Whenever a line below includes the word "make", copy that line.

### Collected data entries
--- START ---

Source: an optimization exercise on an open RTL-to-GDS flow (aim: small area, a short achievable clock period and few clock cycles per item). Production flows keep margins and buffers that such runs may drop.
At most, simulation tests tie the RTL to the original design; equivalence was not proved.

==> inputs of job 4929 <==
// tone_engine
module tone_engine (
    input  wire        clk,
    input  wire        rst,
    input  wire        in_valid,
    output wire        in_ready,
    input  wire [6:0]  in_note,
    input  wire [13:0] in_bend,
    input  wire [6:0]  in_mod,
    input  wire [12:0] in_phase,
    input  wire [23:0] in_clock_hz,
    output reg         out_valid,
    input  wire        out_ready,
    output reg  [17:0] out_period
);
    reg  sk_valid;              
    reg  rdy;                   
    wire en = !sk_valid;        
    assign in_ready = rdy;
    reg v1;
    reg [6:0] r1_note;
    reg [13:0] r1_bend;
    reg [6:0] r1_mod;
    reg [12:0] r1_phase;
    reg [23:0] r1_clkhz;
    reg v2;
    reg [13:0] r2_bend;
    reg [23:0] r2_clkhz;
    reg [6:0] r2_note;
    reg [0:0] r2_q1;
    reg [22:0] r2_w;
    reg v3;
    reg [23:0] r3_clkhz;
    reg [25:0] r3_mp;
    reg v4;
    reg [23:0] r4_clkhz;
    reg [15:0] r4_m16;
    reg [3:0] r4_sel;
    wire [11:0] addr_j;
    wire [0:0] addr_q1;
    tone_addr u_addr (.phase(r1_phase), .j(addr_j), .q1(addr_q1));
  ...
==> flow/config.mk <==
export PLATFORM = sky130hd
export DESIGN_NAME = tone_engine
export DESIGN_NICKNAME = tone_engine
export VERILOG_FILES = /design/flow/design.v
export SDC_FILE = /design/flow/constraint.sdc
export NUM_CORES = 4
export LEC_CHECK = 0
export ABC_AREA = 1
export CAP_MARGIN = 20
export CORE_MARGIN = 2
export CORE_UTILIZATION = 55
export CTS_CLUSTER_DIAMETER = 100
export CTS_CLUSTER_SIZE = 30
export SLEW_MARGIN = 20
export SYNTH_HIERARCHICAL = 1
export SYNTH_MEMORY_MAX_BITS = 131072
export SYNTH_MINIMUM_KEEP_SIZE = 0
==> flow/constraint.sdc <==
create_clock -name core_clock -period 50.0 [get_ports {clk}]
set_input_delay 10.0000 -clock core_clock [delete_from_list [all_inputs] [get_ports {clk}]]
set_output_delay 10.0000 -clock core_clock [all_outputs]
set_load 0.01 [all_outputs]
standard.sh (not shown) runs the stock make flow with config.mk's settings and CLKGATE_MAP_FILE= SYNTH_SCRIPT=/design/flow/synth_recipe.tcl, a recipe that flattens the netlist after the stock synthesis.
==> flow/flow/run.sh <==
#!/bin/bash
# Layout flow: the standard layout (standard.sh, unchanged synthesis and steps),
# except that the buffers buffer_ports puts on every input and output port are
# sky130_fd_sc_hd__buf_4 rather than the default clkdlybuf4s50_1 delay cell.
# The full make output goes to layout.log in the work folder; each ORFS step also
# keeps its own log under orfs/logs/.
set -euo pipefail
bash standard.sh BUFFER_PORTS_ARGS="-buffer_cell sky130_fd_sc_hd__buf_4" finish > layout.log 2>&1
==> job 7815: changes against job 4929 <==
- CORE_UTILIZATION: 55 -> 70
==> results.txt <==
Job 7815 ran to the end with no violations. Job 4929 completed with no timing, DRC or antenna violations.
In job 7815 the clock skew is lower than in job 4929, by 1.6 ps.
In flip-flop and latch count, job 4929 and job 7815 do not differ.
Worst hold slack: job 4929 is worse than job 7815 (6.1 ps).
Utilization: job 7815 is higher than job 4929 (15 points).
Critical path depth is the same in job 7815 and job 4929.
Against job 7815, the via count of job 4929 is lower by 4.0%.
Against job 7815, the non-clock buffer count of job 4929 is higher by 3.
Function was not checked in any run of this note: the RTL went through the layout flow alone.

--- END ---

### TASK OUTPUT
standard.sh (not shown) runs the stock make flow with config.mk's settings and CLKGATE_MAP_FILE= SYNTH_SCRIPT=/design/flow/synth_recipe.tcl, a recipe that flattens the netlist after the stock synthesis.
# The full make output goes to layout.log in the work folder; each ORFS step also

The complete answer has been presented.